For HLA-DRB1, the clustering results roughly resemble the major patterns observed for class I, albeit with some exceptions. In this case, the samples from Native Americans appear as a first breakout group (Figures 2A,B), and AUS populations cluster among them. Of note, the remote Rapa Nui from Easter Island (Thorsby, 2012) cluster with Polynesian (Edinur et al., 2012) and Samoan (Mack et al., 2007) populations (Figure 2C).
Double clustering identifies HLA allele group variation patterns across populations
In order to illustrate worldwide HLA allele group variation patterns, we performed a double clustering procedure and integrated the results of the population and the HLA allele group clustering in an unsupervised hierarchical HLA frequency heat maps as shown in Figure 3 and Figure 4 for class I and class II, respectively. For HLA class I (Figure 3), apart from HLA-A*02 having a high frequency in almost all human populations and together with A*24 concentrating most of the HLA-A diversity in NAM, SAM, OCE, NEA, and SEA populations, additional patterns reveal HLA signatures in specific continental groups, with high frequencies for B*15, A*30, and A*68 characterizing SSA populations and A*23, A*33, B*53, B*58 being particularly frequent in West Africans.
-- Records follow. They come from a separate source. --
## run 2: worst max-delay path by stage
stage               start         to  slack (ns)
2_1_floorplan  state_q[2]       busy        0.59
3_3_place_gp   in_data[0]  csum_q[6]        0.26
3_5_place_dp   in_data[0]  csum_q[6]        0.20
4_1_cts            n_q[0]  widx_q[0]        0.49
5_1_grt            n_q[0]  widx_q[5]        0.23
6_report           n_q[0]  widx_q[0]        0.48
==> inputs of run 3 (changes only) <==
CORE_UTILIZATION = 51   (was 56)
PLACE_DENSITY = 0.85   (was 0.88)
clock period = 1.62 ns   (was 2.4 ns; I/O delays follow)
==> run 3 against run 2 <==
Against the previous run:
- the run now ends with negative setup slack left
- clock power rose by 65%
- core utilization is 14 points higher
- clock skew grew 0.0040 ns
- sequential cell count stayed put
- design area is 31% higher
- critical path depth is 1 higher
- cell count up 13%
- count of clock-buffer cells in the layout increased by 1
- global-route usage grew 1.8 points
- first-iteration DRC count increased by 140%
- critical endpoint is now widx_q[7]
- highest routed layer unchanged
File: src/rtl/nes_pkg.sv
// ============================================================================
// Module : nes_pkg
// Shared state encoding, button bit indices and defaults for the NES pad responder.
// Rev    : 1.0
// ============================================================================
`default_nettype none

package nes_pkg;

  typedef enum logic [1:0] {
    ST_IDLE  = 2'd0,
    ST_LATCH = 2'd1,
    ST_SHIFT = 2'd2,
    ST_DONE  = 2'd3
  } nes_state_e;

  localparam int BTN_A    = 0;
  localparam int BTN_B    = 1;
  localparam int BTN_SEL  = 2;
  localparam int BTN_STRT = 3;
  localparam int BTN_UP   = 4;
  localparam int BTN_DN   = 5;
  localparam int BTN_L    = 6;
  localparam int BTN_R    = 7;

  localparam int DEFAULT_TIMEOUT_CYC = 50000;

endpackage

`default_nettype wire

File: src/rtl/nes_sync_edge.sv
// ============================================================================
// Module : nes_sync_edge
// N-stage synchronizer for an asynchronous input, with rise/fall edge strobes.
// Rev    : 1.0
// ============================================================================
`default_nettype none

module nes_sync_edge #(
  parameter int STAGES = 2
) (
  input  logic clk,
  input  logic reset,
  input  logic din,
  output logic level,
  output logic rise,
  output logic fall
);

  logic [STAGES-1:0] sync;
  logic              dly;

  always_ff @(posedge clk or posedge reset) begin
    if (reset) begin
      sync <= '0;
      dly  <= 1'b0;
    end else begin
      sync <= {sync[STAGES-2:0], din};
      dly  <= sync[STAGES-1];
    end
  end

  // Edges compare the last synchronized stage against one extra delay flop.
  assign level = sync[STAGES-1];
  assign rise  = sync[STAGES-1] & ~dly;
  assign fall  = ~sync[STAGES-1] & dly;

endmodule

`default_nettype wire

File: src/rtl/nes_pad_responder.sv
// ============================================================================
// Module : nes_pad_responder
// Emulates an NES controller: latches buttons on the console strobe, shifts them out.
// Rev    : 1.0
// ============================================================================
`default_nettype none

module nes_pad_responder
  import nes_pkg::*;
#(
  parameter int SYNC_STAGES = 2,
  parameter int TIMEOUT_CYC = DEFAULT_TIMEOUT_CYC
) (
  input  logic       clk,
  input  logic       reset,
  input  logic       en,
  input  logic [7:0] buttons,
  input  logic       latch_in,
  input  logic       pulse_in,
  output logic       data_out,
  output logic       frame_done,
  output logic [7:0] frame_cnt
);

  localparam int              TW      = $clog2(TIMEOUT_CYC + 1);
  localparam logic [TW-1:0]   TO_LAST = TW'(TIMEOUT_CYC - 1);
  localparam logic [TW-1:0]   TO_ONE  = TW'(1);

  nes_state_e    state;
  logic [7:0]    shreg;
  logic [2:0]    bit_cnt;
  logic [TW-1:0] to_cnt;
  logic [7:0]    shifted;

  logic latch_lvl, latch_rise, latch_fall;
  logic pulse_lvl, pulse_rise, pulse_fall;
  logic unused_sync;

  nes_sync_edge #(.STAGES(SYNC_STAGES)) u_latch_sync (
    .clk   (clk),
    .reset (reset),
    .din   (latch_in),
    .level (latch_lvl),
    .rise  (latch_rise),
    .fall  (latch_fall)
  );

  nes_sync_edge #(.STAGES(SYNC_STAGES)) u_pulse_sync (
    .clk   (clk),
    .reset (reset),
    .din   (pulse_in),
    .level (pulse_lvl),
    .rise  (pulse_rise),
    .fall  (pulse_fall)
  );

  assign unused_sync = pulse_lvl ^ pulse_fall;
  assign shifted     = {1'b0, shreg[7:1]};

  always_ff @(posedge clk or posedge reset) begin
    if (reset) begin
      state      <= ST_IDLE;
      data_out   <= 1'b1;
      frame_done <= 1'b0;
      frame_cnt  <= 8'd0;
      shreg      <= 8'hFF;
      bit_cnt    <= 3'd0;
      to_cnt     <= '0;
    end else begin
      frame_done <= 1'b0;
      if (!en) begin
        state    <= ST_IDLE;
        data_out <= 1'b1;
        bit_cnt  <= 3'd0;
        to_cnt   <= '0;
      end else begin
        case (state)
          ST_IDLE: begin
            data_out <= 1'b1;
            if (latch_rise) begin
              state    <= ST_LATCH;
              shreg    <= ~buttons;
              data_out <= ~buttons[BTN_A];
              bit_cnt  <= 3'd0;
            end
          end
          ST_LATCH: begin
            if (latch_fall) begin
              state    <= ST_SHIFT;
              data_out <= shreg[0];
              to_cnt   <= '0;
            end else if (latch_lvl) begin
              shreg    <= ~buttons;
              data_out <= ~buttons[BTN_A];
              bit_cnt  <= 3'd0;
            end
          end
          ST_SHIFT: begin
            // A latch rise wins over a coincident pulse rise.
            if (latch_rise) begin
              state    <= ST_LATCH;
              shreg    <= ~buttons;
              data_out <= ~buttons[BTN_A];
              bit_cnt  <= 3'd0;
              to_cnt   <= '0;
            end else if (pulse_rise) begin
              shreg    <= shifted;
              data_out <= shifted[0];
              bit_cnt  <= bit_cnt + 3'd1;
              to_cnt   <= '0;
              if (bit_cnt == 3'd7) begin
                frame_done <= 1'b1;
                frame_cnt  <= frame_cnt + 8'd1;
                state      <= ST_DONE;
                data_out   <= 1'b0;
              end
            end else if (to_cnt == TO_LAST) begin
              state    <= ST_IDLE;
              data_out <= 1'b1;
              to_cnt   <= '0;
            end else begin
              to_cnt <= to_cnt + TO_ONE;
            end
          end
          ST_DONE: begin
            data_out <= 1'b0;
            if (latch_rise) begin
              state    <= ST_LATCH;
              shreg    <= ~buttons;
              data_out <= ~buttons[BTN_A];
              bit_cnt  <= 3'd0;
            end
          end
          default: state <= ST_IDLE;
        endcase
      end
    end
  end

endmodule

`default_nettype wire
[config.mk]
export PLATFORM = sky130hd
export DESIGN_NAME = grad_batch_accumulator
export DESIGN_NICKNAME = d
export VERILOG_FILES = /design/src/rtl/grad_batch_accumulator_pkg.sv /design/src/rtl/grad_acc_bank.sv /design/src/rtl/grad_batch_accumulator.sv
export SDC_FILE = /design/constraint.sdc
export NUM_CORES = 1
export LEC_CHECK = 0
export CORE_ASPECT_RATIO = 0.75
export CORE_MARGIN = 3
export CORE_UTILIZATION = 45
export CTS_BUF_LIST = sky130_fd_sc_hd__clkbuf_8 sky130_fd_sc_hd__clkbuf_16
export DETAILED_ROUTE_END_ITERATION = 6
export DONT_BUFFER_PORTS = 1
export REMOVE_ABC_BUFFERS = 1
export SLEW_MARGIN = 20
export SYNTH_ARGS = -nofsm -noshare
export SYNTH_HDL_FRONTEND = slang
export SYNTH_HIERARCHICAL = 1
export SYNTH_SLANG_ARGS = --single-unit
[constraint.sdc]
create_clock -name clk -period 4.1 [get_ports clk]
set_input_delay 0.205 -clock clk [delete_from_list [all_inputs] [get_ports clk]]
set_output_delay 0.205 -clock clk [all_outputs]
set_load 0.02 [all_outputs]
Northern and western EUR populations share high frequencies for A*01, A*03, B*07, and B*44, which set them apart from south-eastern EUR, NAF, and SWA populations, in turn characterized by higher B*51 frequencies. NAM and SAM populations show very high frequencies of A*31, A*68, B*35, B*39, and B*48, with B*40 and B*15 driving the split between populations in these groups. Indigenous Australians, Melanesians and Papuans (Main et al., 2001) share a distinctive signature formed by A*34, B*13, and B*56 also present at lower frequencies in Polynesians (Edinur et al., 2012), Micronesians (Gao et al., 1997), and the Maori (Edinur et al., 2012). The latter three groups differentiate on account of their high B*55 frequencies, while populations from North Eastern Siberia (Lou et al., 1998), Alaska (Leffell et al., 2002), and Greenland (Grunnet et al., 1996) share very high B*27 frequencies, something only found elsewhere in Arctic Europe. Finally, NEA and SEA populations share very high frequencies of A*11, B*15, and B*40, as well as the highest B*46 and B*56 frequencies worldwide. Of note, NEA and SEA differ starkly in their A*34 frequencies, which in the latter could represent a signature of admixture with the pre-East Asian migration substrate of the region (McColl et al., 2018).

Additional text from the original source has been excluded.